The bomb attack, the second against a military bus in Tripoli in two months, came two days after a suspected suicide car bomber blew up in Damascus, Syria, killing 17 people in an attack being blamed on Islamist militants.
The bomb was planted in a Renault car and exploded shortly before 8am when a bus carrying Lebanese soldiers passed by in a southern neighbourhood of Tripoli, Lebanon's second largest city.
Lebanese television footage showed dozens of soldiers sealing off the site amid the wreckage of the destroyed Renault. The blast shattered windows, and knocked the targeted bus several yards down the road.
Police said that two of the victims were soldiers while the rest were civilians.
There was no claim of responsibility for the bombing, leaving Lebanese pondering a wide array of potential culprits.
“There are many ongoing operations to destroy the Lebanese army, the Lebanese state, the Lebanese citizen,” said Mosbah Ahdab, a pro-government MP from Tripoli, speaking on LBC television. “It is illogical not to have answers to the question: who is doing these things?”
In August, 18 people died in a similar bomb attack against an army bus in Tripoli, the worst bombing in Lebanon for three years.
Initial suspicions for both bus bombings has fallen on the remnants of Fatah al-Islam, a radical Islamist group which waged a three-month battle against the Lebanese army last year in the Nahr al-Bared Palestinian refugee camp, 10 miles north of Tripoli. Although Fatah al-Islam was eventually crushed, some militants, including its leader, Shaker al-Absi, fled the camp and are believed to be hiding with sympathisers in north Lebanon and other Palestinian refugee camps.

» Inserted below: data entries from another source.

==> src/design/ipv4fhg_pkg.sv <==
package ipv4fhg_pkg;

    localparam int DEF_MTU   = 1500;
    localparam int HDR_BYTES = 20;
    localparam int MAX_FRAGS = 45;
    localparam int FRAG_CNT_W = $clog2(MAX_FRAGS);

    localparam logic [7:0]  TTL_RESET = 8'd64;
    localparam logic [15:0] VER_IHL_TOS = 16'h4500;

    localparam logic REG_LOCAL_IP = 1'b0;
    localparam logic REG_TTL      = 1'b1;

    typedef struct packed {
        logic load;
        logic base;
        logic emit;
    } t_cmd;

    typedef struct packed {
        logic final_frag;
    } t_status;

endpackage

==> src/design/ipv4fhg_ctrl.sv <==
module ipv4fhg_ctrl
    import ipv4fhg_pkg::*;
(
    input  logic    i_clk,
    input  logic    i_rst_n,
    input  logic    i_in_valid,
    output logic    o_in_stall,
    output logic    o_out_valid,
    input  logic    i_out_stall,
    input  t_status i_status,
    output t_cmd    o_cmd
);

    localparam logic [1:0] ST_IDLE = 2'd0;
    localparam logic [1:0] ST_BASE = 2'd1;
    localparam logic [1:0] ST_EMIT = 2'd2;

    logic [1:0] r_state;
    logic [1:0] n_state;
    logic       r_out_valid;
    logic       n_out_valid;
    logic       emit_ok;

    assign emit_ok = !r_out_valid || !i_out_stall;

    always_comb begin
        n_state   = r_state;
        o_cmd     = '0;
        case (r_state)
            ST_IDLE: begin
                if (i_in_valid) begin
                    o_cmd.load = 1'b1;
                    n_state    = ST_BASE;
                end
            end
            ST_BASE: begin
                o_cmd.base = 1'b1;
                n_state    = ST_EMIT;
            end
            ST_EMIT: begin
                if (emit_ok) begin
                    o_cmd.emit = 1'b1;
                    if (i_status.final_frag) begin
                        n_state = ST_IDLE;
                    end
                end
            end
            default: begin
                n_state = ST_IDLE;
            end
        endcase
    end

    always_comb begin
        if (o_cmd.emit) begin
            n_out_valid = 1'b1;
        end else if (i_out_stall) begin
            n_out_valid = r_out_valid;
        end else begin
            n_out_valid = 1'b0;
        end
    end

    always_ff @(posedge i_clk) begin
        if (!i_rst_n) begin
            r_state     <= ST_IDLE;
            r_out_valid <= 1'b0;
        end else begin
            r_state     <= n_state;
            r_out_valid <= n_out_valid;
        end
    end

    assign o_in_stall  = (r_state != ST_IDLE);
    assign o_out_valid = r_out_valid;

endmodule

==> src/design/ipv4fhg_dp.sv <==
module ipv4fhg_dp
    import ipv4fhg_pkg::*;
#(
    parameter int MTU = DEF_MTU
) (
    input  logic        i_clk,
    input  logic        i_rst_n,
    input  t_cmd        i_cmd,
    output t_status     o_status,
    input  logic [31:0] i_local_ip,
    input  logic [7:0]  i_ttl,
    input  logic [15:0] i_payload_len,
    input  logic [31:0] i_dst_ip,
    input  logic [7:0]  i_protocol,
    output logic [10:0] o_total_len,
    output logic [15:0] o_ident,
    output logic        o_more_fragments,
    output logic [12:0] o_frag_offset,
    output logic [15:0] o_header_checksum,
    output logic [31:0] o_dest_addr,
    output logic [7:0]  o_proto_out,
    output logic        o_last
);

    localparam logic [15:0] FRAG_BYTES = 16'((MTU - HDR_BYTES) & ~7);
    localparam logic [FRAG_CNT_W-1:0] LAST_K = FRAG_CNT_W'(MAX_FRAGS - 1);

    logic [15:0]           r_next_ident;
    logic [15:0]           r_id;
    logic [15:0]           r_rem;
    logic [15:0]           r_off;
    logic [FRAG_CNT_W-1:0] r_k;
    logic [31:0]           r_dst;
    logic [7:0]            r_proto;
    logic [15:0]           r_base;

    logic [10:0] r_total_len;
    logic [15:0] r_ident;
    logic        r_mf;
    logic [12:0] r_frag_offset;
    logic [15:0] r_csum;
    logic [31:0] r_dest_addr;
    logic [7:0]  r_proto_out;
    logic        r_last;

    logic        fits;
    logic        final_frag;
    logic [15:0] size;
    logic [15:0] tlen;
    logic [15:0] flagoff;
    logic [18:0] base_sum;
    logic [16:0] base_f1;
    logic [16:0] base_f2;
    logic [17:0] frag_sum;
    logic [16:0] frag_f1;
    logic [16:0] frag_f2;

    assign fits       = (r_rem <= FRAG_BYTES);
    assign final_frag = fits || (r_k == LAST_K);
    assign size       = fits ? r_rem : FRAG_BYTES;
    assign tlen       = 16'(HDR_BYTES) + size;
    assign flagoff    = {2'b00, !final_frag, r_off[15:3]};

    // partial sum of the words that stay fixed over a datagram
    assign base_sum = 19'(VER_IHL_TOS) + 19'(r_id) + 19'({i_ttl, r_proto})
                    + 19'(i_local_ip[31:16]) + 19'(i_local_ip[15:0])
                    + 19'(r_dst[31:16]) + 19'(r_dst[15:0]);
    assign base_f1  = 17'(base_sum[15:0]) + 17'(base_sum[18:16]);
    assign base_f2  = 17'(base_f1[15:0]) + 17'(base_f1[16]);

    assign frag_sum = 18'(r_base) + 18'(tlen) + 18'(flagoff);
    assign frag_f1  = 17'(frag_sum[15:0]) + 17'(frag_sum[17:16]);
    assign frag_f2  = 17'(frag_f1[15:0]) + 17'(frag_f1[16]);

    always_ff @(posedge i_clk) begin
        if (!i_rst_n) begin
            r_next_ident <= '0;
        end else if (i_cmd.load) begin
            r_next_ident <= r_next_ident + 16'd1;
        end
    end

    always_ff @(posedge i_clk) begin
        if (i_cmd.load) begin
            r_id    <= r_next_ident;
            r_rem   <= i_payload_len;
            r_off   <= '0;
            r_k     <= '0;
            r_dst   <= i_dst_ip;
            r_proto <= i_protocol;
        end
        if (i_cmd.base) begin
            r_base <= base_f2[15:0];
        end
        if (i_cmd.emit) begin
            r_rem         <= r_rem - size;
            r_off         <= r_off + size;
            r_k           <= r_k + 1'b1;
            r_total_len   <= tlen[10:0];
            r_ident       <= r_id;
            r_mf          <= !final_frag;
            r_frag_offset <= r_off[15:3];
            r_csum        <= ~frag_f2[15:0];
            r_dest_addr   <= r_dst;
            r_proto_out   <= r_proto;
            r_last        <= final_frag;
        end
    end

    assign o_status.final_frag = final_frag;
    assign o_total_len         = r_total_len;
    assign o_ident             = r_ident;
    assign o_more_fragments    = r_mf;
    assign o_frag_offset       = r_frag_offset;
    assign o_header_checksum   = r_csum;
    assign o_dest_addr         = r_dest_addr;
    assign o_proto_out         = r_proto_out;
    assign o_last              = r_last;

endmodule

==> src/design/ipv4_tx_fragment_header_gen_core.sv <==
// ipv4 transmit fragment header generator
// input channel (i_in_valid / o_in_stall): one transaction per datagram with
// payload length, destination address and protocol
// output channel (o_out_valid / i_out_stall): one transaction per fragment
// header, o_out_last set on the final fragment of the datagram
// apb port: local_ip at byte address 0, time_to_live at byte address 4
// a datagram of k fragments (1 to 45) occupies the block for an accept state,
// a state to sum the words fixed for the datagram, then one fragment header
// per cycle from the checksum and split unit while the receiver does not stall
// the first header is registered into the output register after the accept and base states
// o_in_stall stays high until the last header is loaded into the output register
// a stalled receiver holds the output register and pauses fragment generation
// reset clears the identification counter to zero, local_ip to zero,
// time_to_live to 64 and drops any datagram in progress
module ipv4_tx_fragment_header_gen_core
    import ipv4fhg_pkg::*;
#(
    parameter int MTU = DEF_MTU
) (
    input  logic        i_clk,
    input  logic        i_rst_n,
    input  logic        i_in_valid,
    output logic        o_in_stall,
    input  logic [15:0] i_in_payload_len,
    input  logic [31:0] i_in_dst_ip,
    input  logic [7:0]  i_in_protocol,
    output logic        o_out_valid,
    input  logic        i_out_stall,
    output logic [10:0] o_out_total_len,
    output logic [15:0] o_out_ident,
    output logic        o_out_more_fragments,
    output logic [12:0] o_out_frag_offset,
    output logic [15:0] o_out_header_checksum,
    output logic [31:0] o_out_dest_addr,
    output logic [7:0]  o_out_proto_out,
    output logic        o_out_last,
    input  logic        psel,
    input  logic        penable,
    input  logic        pwrite,
    input  logic [2:0]  paddr,
    input  logic [31:0] pwdata,
    output logic [31:0] prdata,
    output logic        pready
);

    logic [31:0] r_local_ip;
    logic [7:0]  r_ttl;
    logic        cfg_wr;
    t_cmd        cmd;
    t_status     status;

    assign pready = 1'b1;
    assign cfg_wr = psel && penable && pwrite && pready;

    always_ff @(posedge i_clk) begin
        if (!i_rst_n) begin
            r_local_ip <= '0;
            r_ttl      <= TTL_RESET;
        end else if (cfg_wr) begin
            case (paddr[2])
                REG_LOCAL_IP: r_local_ip <= pwdata;
                REG_TTL:      r_ttl      <= pwdata[7:0];
                default:      r_ttl      <= r_ttl;
            endcase
        end
    end

    assign prdata = (paddr[2] == REG_TTL) ? {24'd0, r_ttl} : r_local_ip;

    ipv4fhg_ctrl u_ctrl (
        .i_clk       (i_clk),
        .i_rst_n     (i_rst_n),
        .i_in_valid  (i_in_valid),
        .o_in_stall  (o_in_stall),
        .o_out_valid (o_out_valid),
        .i_out_stall (i_out_stall),
        .i_status    (status),
        .o_cmd       (cmd)
    );

    ipv4fhg_dp #(
        .MTU (MTU)
    ) u_dp (
        .i_clk             (i_clk),
        .i_rst_n           (i_rst_n),
        .i_cmd             (cmd),
        .o_status          (status),
        .i_local_ip        (r_local_ip),
        .i_ttl             (r_ttl),
        .i_payload_len     (i_in_payload_len),
        .i_dst_ip          (i_in_dst_ip),
        .i_protocol        (i_in_protocol),
        .o_total_len       (o_out_total_len),
        .o_ident           (o_out_ident),
        .o_more_fragments  (o_out_more_fragments),
        .o_frag_offset     (o_out_frag_offset),
        .o_header_checksum (o_out_header_checksum),
        .o_dest_addr       (o_out_dest_addr),
        .o_proto_out       (o_out_proto_out),
        .o_last            (o_out_last)
    );

    a_busy_after_accept: assert property (@(posedge i_clk) disable iff (!i_rst_n)
        (i_in_valid && !o_in_stall) |=> o_in_stall)
        else $error("input not stalled after datagram accept");

    a_last_vs_mf: assert property (@(posedge i_clk) disable iff (!i_rst_n)
        o_out_valid |-> (o_out_last != o_out_more_fragments))
        else $error("last and more_fragments disagree");

    a_next_frag_same_id: assert property (@(posedge i_clk) disable iff (!i_rst_n)
        (o_out_valid && !i_out_stall && !o_out_last)
        |=> (o_out_valid && o_out_ident == $past(o_out_ident)))
        else $error("fragment sequence broken");

endmodule

==> config.mk <==
export PLATFORM = sky130hd
export DESIGN_NAME = ipv4_tx_fragment_header_gen_core
export DESIGN_NICKNAME = d
export VERILOG_FILES = /design/src/design/ipv4fhg_pkg.sv /design/src/design/ipv4fhg_ctrl.sv /design/src/design/ipv4fhg_dp.sv /design/src/design/ipv4_tx_fragment_header_gen_core.sv
export SDC_FILE = /design/constraint.sdc
export NUM_CORES = 1
export LEC_CHECK = 0
export BUFFER_PORTS_ARGS = -buffer_cell sky130_fd_sc_hd__buf_4
export CORE_MARGIN = 8
export CORE_UTILIZATION = 45
export CTS_BUF_LIST = sky130_fd_sc_hd__clkbuf_8
export DETAILED_ROUTE_END_ITERATION = 16
export GPL_TIMING_DRIVEN = 0
export PLACE_DENSITY = 0.69
export SKIP_LAST_GASP = 1
export SLEW_MARGIN = 10
export SYNTH_ARGS = -nofsm -noshare
export SYNTH_HDL_FRONTEND = slang
export SYNTH_SLANG_ARGS = --single-unit
==> constraint.sdc <==
create_clock -name i_clk -period 9.9 [get_ports i_clk]
set_clock_uncertainty 0.15 [all_clocks]
set_input_delay 0.495 -clock i_clk [delete_from_list [all_inputs] [get_ports i_clk]]
set_output_delay 0.495 -clock i_clk [all_outputs]
set_load 0.1 [all_outputs]
==> flow_summary.toml, run 1 <==
[power_and_ir_drop]
p_leak_nw = 8.09
p_sw_mw = 2.13
p_comb_share_pct = 51.3
vdd_drop_max_mv = 0.168
clock_power_share_pct = 20.4
p_int_mw = 3.01
seq_power_share_pct = 28.3
swShare_pct = 41.5
powerDensity_nw_per_um2 = 258

[floorplanning]
io_pins = 231
rows = 68
initial_core_util_pct = 45.6
die_area_sq_um = 41200
coreArea_sq_um = 34500
chipHeight_um = 203
die_w_um = 203

[sta]
fmax_mhz = 110
hold_viol = 0
period_share_pct = 91.9
tightestPinTransition_ns = 0.760
relSlewSlack_pct = 49.1
final-setup-viol-count = 0
maxSlewViolCount = 0
fin_crit_ns = 9.09
fin_setup_tns_ns = 0

[critical_path]
crit_required_ns = 10.09
endpoint_kind = "register"
critPathSlowestCell = "fa_1"
cp_num_buf_inv = 0
timing.critical_path.mode_cell = "a21o_1"
critPathLaunchType = "register"
path_delay_family = "simple AND/OR/NAND/NOR gates"
cp_num_cells = 29
slowest_delay_ns = 0.58
reg2regPathDepth = 29
crit_type = "reg -> reg"
worstPathArrival_ns = 9.28
crit_path_max_fanout = 5

[synthesis]
synth_top_area_cell = "edfxtp_1"
synth_top_flop_cell = "edfxtp_1"
seq_area_frac_synth_pct = 47.2
syn_inst = 1392
synth_edf_count = 208
synth_most_common_cell = "edfxtp_1"
ys_async_sr_fraction_pct = 0
synth_area_sq_um = 15700
synthTopCellsByCount = "208 x edfxtp_1, 149 x nand2_1, 95 x inv_1"
synth.area.top_cells = "edfxtp_1 40%, fa_1 8.8%, dfxtp_1 7.5%"
ys.warnings.count = 0
syn_avg_cell_area_sq_um = 11.3
ys_seq_elements = 267
synth_top_area_share_pct = 39.7
synth_cell_type_count = 102

[global_routing]
grt_pass1_wl_um = 66200
grt_max_degree = 68
grt_usage_pct = 20.0
grt_pass1_vias = 12343
grt_overflow_total = 0
grt_antenna_before_repair = 1

[finish]
drive_gt1_share_pct = 20.0
fin_area_sq_um = 19900
finalNetCount = 2008
post-route-util_pct = 57.8
fillers = 2832
area_growth_pct = 26.7

[clock_tree]
cts_tree = "done"
cts-root-buf = "clkbuf_8"
cts.clk_slew.worst_paths_ns = 0.06
numCtsBuffers = 45
clkSinkCount = 267
clock_path_buffers = 3
htreeDepth = 2
clk_latency_ns = 0.60

[route]
wl_um = 41700
wire_per_inst_um = 18.5
ant_nets = 0
drtIter0Drc = 663
vias_per_cell = 5.26
via_count = 11848
drc = 0
first_pass_iters = 5

[status]
status = "finished clean"

[run]
max_cap_viol_count = 0

[placement]
gp_congestion = 0.881
dpl_cell_area_sq_um = 18100
place.detailed.hpwl_um = 31100
port_buffers = 225

[hold_path]
whs_path_depth = 3
hold_path.class = "in -> reg"
-- tightest hold or removal path: cells and delay by family --
family / cells / cell delay (ns)
and+or+nand+nor: 1 / 0.06
buffers and inverters: 1 / 0.11
AOI/OAI and AO/OA: 1 / 0.07
-- power by group through the flow --
stage / combinational [mW] / sequential, mW / clock [mW]
finish: 2.64 / 1.45 / 1.05
global route: 2.91 / 1.46 / 1.13
CTS: 2.63 / 1.45 / 1.08
detailed placement: 2.59 / 1.48 / 0
global placement: 2.52 / 1.48 / 0
floorplan: 1.88 / 1.66 / 0
-- worst paths after layout --
path / from / slack [ns] / to
setup reg to reg: u_dp.r_dst[2] / 0.81 / u_dp.r_base[15]
hold / removal: pwdata[26] / 0.05 / r_local_ip[26]
setup / recovery: u_dp.r_dst[2] / 0.81 / u_dp.r_base[15]
hold reg to reg: u_dp.r_next_ident[15] / 0.30 / u_dp.r_id[15]
-- through the flow --
stage	power [mW]	hold slack [ns]	worst slack, ns	instances
4_1_cts	5.17	0.00304	0.0858	2250
3_3_place_gp	4.01	0.281	0.245	2082
2_1_floorplan	3.54	0.276	1.79	1402
6_report	5.14	0.0468	0.806	2251
5_1_grt	5.50	0.0256	-0.00198	2251
3_5_place_dp	4.06	0.285	0.142	2086
-- cell usage in the layout (no fill, tap or decap), types with 21 or more instances in the layout --
cell type,n
o21ai_0,52
a21oi_1,53
a21o_1,21
nand3_1,30
inv_1,109
and2_1,22
edfxtp_1,208
clkbuf_8,51
ha_1,82
dlygate4sd3_1,81
nor3_1,28
dfxtp_1,59
nand2_1,149
clkbuf_1,21
nor2_1,81
xor2_1,45
nor2b_1,21
xnor2_1,68
a21boi_0,46
buf_4,228
fa_1,69
-- registers in the layout (all words and copies together), names as in the netlist, 11 cells and up --
name,flops
u_dp.r_id,16
u_dp.r_next_ident,16
u_dp.o_total_len,11
u_dp.o_frag_offset,13
u_dp.r_base,16
u_dp.o_header_checksum,16
u_dp.r_off,16
r_local_ip,32
u_dp.r_dst,32
u_dp.o_dest_addr,32
u_dp.r_rem,16
u_dp.o_ident,16
-- area by class of cell --
class / instances / area (sq um) / share of cell area [%]
Antenna cell: 1 / 2.50 / 0.0126
Buffer: 31 / 139 / 0.697
Clock buffer: 51 / 702 / 3.52
Clock inverter: 32 / 250 / 1.26
Inverter: 95 / 362 / 1.81
Multi-Input combinational cell: 1007 / 7860 / 39.5
Sequential cell: 267 / 7430 / 37.3
Tap cell: 455 / 569 / 2.86
Timing Repair Buffer: 312 / 2610 / 13.1
-- logic make-up (layout without fill, tap and decap cells) --
| group | after synthesis | in the layout | synth area share [%] |
|---|---|---|---|
| mux | 11 | 11 | 0.772 |
| fa+ha+maj | 152 | 152 | 15.4 |
| simple gates | 440 | 440 | 14.2 |
| flops | 267 | 267 | 47.2 |
| buf+inv | 128 | 521 | 3.18 |
| compound gates | 275 | 275 | 12.4 |
| other cells | 2 | 13 | 0.0477 |
| xor+xnor | 117 | 117 | 6.82 |
-- per-layer routing --
layer	part of all wire [%]	GRT usage (%)	routed length, um	up-vias
met5	0	0	0	-
met4	2.3	5.88	963	0
met3	7.1	5.21	2960	74
met2	49	34.7	20600	373
met1	41	24.3	17200	5727
li1	-	-	-	5674
-- what timing repair did --
item	CTS	global route
endpoints found under the setup margin	0	15
hold buffers	81	0
hold endpoints to repair	87	0
buffers inserted	0	2
gates resized for setup	0	8
(Power assumes the default switching activity.)
==> run 2: changes to the inputs <==
- HOLD_SLACK_MARGIN: unset -> 0.12
==> flow_summary.toml, run 2 (synthesized netlist as in run 1, its figures left out) <==
[status]
status = "finished clean"

[floorplanning]
die_area_sq_um = 41200
rows = 68
chipHeight_um = 203
die_w_um = 203
io_pins = 231
coreArea_sq_um = 34500
initial_core_util_pct = 45.6

[power_and_ir_drop]
p_leak_nw = 8.12
powerDensity_nw_per_um2 = 257
vdd_drop_max_mv = 0.168

[route]
wire_per_inst_um = 18.4
wl_um = 41700
first_pass_iters = 7
via_count = 11863
ant_nets = 0
drtIter0Drc = 731
drc = 0
vias_per_cell = 5.25

[finish]
fillers = 2820
ff_latch_area_sq_um = 7430
finalNetCount = 2016
mostFrequentLayoutCell = "buf_4"
area_growth_pct = 27.2
layout_common_cells = "228 x buf_4, 208 x edfxtp_1, 149 x nand2_1"
multiInputGateArea_sq_um = 7860
finalNonFillerCells = 2259
post-route-util_pct = 58.1
drive_gt1_share_pct = 19.9

[clock_tree]
cts_tree = "done"
numCtsBuffers = 45
htreeDepth = 2
clkSinkCount = 267
cts-root-buf = "clkbuf_8"
clk_latency_ns = 0.60
cts.clk_slew.worst_paths_ns = 0.07
clock_path_buffers = 3

[run]
max_cap_viol_count = 0

[placement]
dp_slack_ns = 0.142
place.detailed.hpwl_um = 31100
dp.cells = 2086
gp_congestion = 0.881
port_buffers = 225

[critical_path]
ff2ff_setup_slack_ns = 0.78
critPathLaunchType = "register"
timing.critical_path.mode_cell = "a21o_1"
reg2regPathDepth = 29
r2r_end = "u_dp.r_base[15]"
endpoint_kind = "register"
crit_type = "reg -> reg"
slowest_delay_ns = 0.58
crit_path_max_fanout = 5
r2r-start = "u_dp.r_dst[2]"
crit_required_ns = 10.09
crit_end = "u_dp.r_base[15]"
startpoint = "u_dp.r_dst[2]"
worstPathArrival_ns = 9.31
critPathSlowestCell = "fa_1"

[global_routing]
grt_usage_pct = 20.1
grt_max_degree = 68
grt_antenna_before_repair = 1
grt_pass1_wl_um = 66400
grt_pass1_vias = 12381
grt_overflow_total = 0

[sta]
whs_ns = 0.194
fin_crit_ns = 9.12
relSlewSlack_pct = 49.2
fmax_mhz = 110
period_share_pct = 92.1
setup_slack_ns = 0.784
final-setup-viol-count = 0
maxSlewViolCount = 0
hold_viol = 0
tightestPinTransition_ns = 0.759

[hold_path]
whs_path_depth = 2
hold_path.class = "in -> reg"
==> run 2: changes by cell type in the layout (fill, tap and decap cells not counted) <==
cell,before,now
dlygate4sd3_1,81,89
==> run 2: per-layer routing <==
layer,vias up,GRT usage [%],share of wire (%)
met3,78,5.23,7.7
met4,0,6.01,2.4
met2,397,34.8,49
met1,5701,24.3,41
li1,5687,-,-
met5,-,0,0
==> run 2: critical path, delay by kind of cell (launching register included) <==
| family | cells | cell delay [ns] |
|---|---|---|
| AOI/OAI and AO/OA | 12 | 2.38 |
| xor gates and xnor gates | 1 | 0.15 |
| adders and majority gates | 7 | 2.76 |
| DFF | 1 | 0.45 |
| and+or+nand+nor | 9 | 2.98 |
==> run 2: worst min-delay path by stage <==
stage                             start                  end  slack [ns]
after CTS                       i_rst_n        r_local_ip[4]        0.14
after floorplan           u_dp.r_dst[0]  u_dp.o_dest_addr[0]        0.28
after detailed placement  u_dp.r_dst[0]  u_dp.o_dest_addr[0]        0.28
after global placement     u_dp.r_id[1]      u_dp.o_ident[1]        0.28
final                           i_rst_n        r_local_ip[4]        0.19
after global routing            i_rst_n        r_local_ip[4]        0.17
==> run 2: final cells by class <==
cell class                      count  share of cell area (%)
Antenna cell                        1                  0.0125
Buffer                             31                   0.694
Clock buffer                       51                    3.51
Clock inverter                     32                    1.25
Inverter                           95                    1.81
Multi-Input combinational cell   1007                    39.3
Sequential cell                   267                    37.1
Tap cell                          455                    2.85
Timing Repair Buffer              320                    13.4
==> run 2: timing repair <==
action	in CTS	in global routing
setup endpoints to repair	0	15
resized for setup	0	8
hold buffers	89	0
endpoints found under the hold margin	97	0
buffers inserted	0	2
==> run 2: through the flow <==
step	setup TNS, ns	instance area (sq um)	power [mW]
after floorplan	0	15800	3.54
after global placement	0	18000	4.01
after detailed placement	0	18100	4.06
after CTS	0	20000	5.17
after global routing	-0.00196	20000	5.51
final	0	20000	5.15
==> run 2: where the power goes <==
part | internal, mW | switching, mW | total, mW
Combinational | 1.04 | 1.60 | 2.64
Clock | 0.580 | 0.470 | 1.05
Sequential | 1.39 | 0.0646 | 1.45
Total | 3.01 | 2.13 | 5.15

Tripoli has been the scene of sectarian battles since May, pitting Sunni groups which support the Western-backed Lebanese Government against the city's Alawite community which is part of the opposition and has close links to the Alawite-dominated regime in Damascus.
A formal reconciliation was reached this month between the feuding factions in north Lebanon, but sectarian tensions remain high.
Rifaat Eid, the son of the leader of Lebanon's small Alawite community, accused Saudi Arabia of funding Salafi jihadists in north Lebanon, blaming them for the violence.
“The Salafis are like kittens when they are weak, but when they are strong they are like tigers,” he said.
But Salafist leaders in Tripoli insist that the threat of jihadist militancy is exaggerated.
“They say we are fanatics and cite what is happening in Iraq, but this is just propaganda to weaken the Sunnis in Lebanon,” said Sheikh Omar Bakri, the Salafist preacher who fled England in 2005 and today lives in Tripoli.
Last month, Bashar al-Assad, the Syrian President, gave warning that Islamic extremists were destabilising north Lebanon. Two weeks ago, thousands of Syrian troops deployed along the north Lebanon border, triggering fears in Beirut of a possible military incursion.
Those concerns hardened with the car bomb attack in Damascus on Saturday, the deadliest in two decades.
Syrian officials and Syria's state-run press have said that the attack was the work of Islamic militants who entered Syria from a neighbouring country, without revealing which country.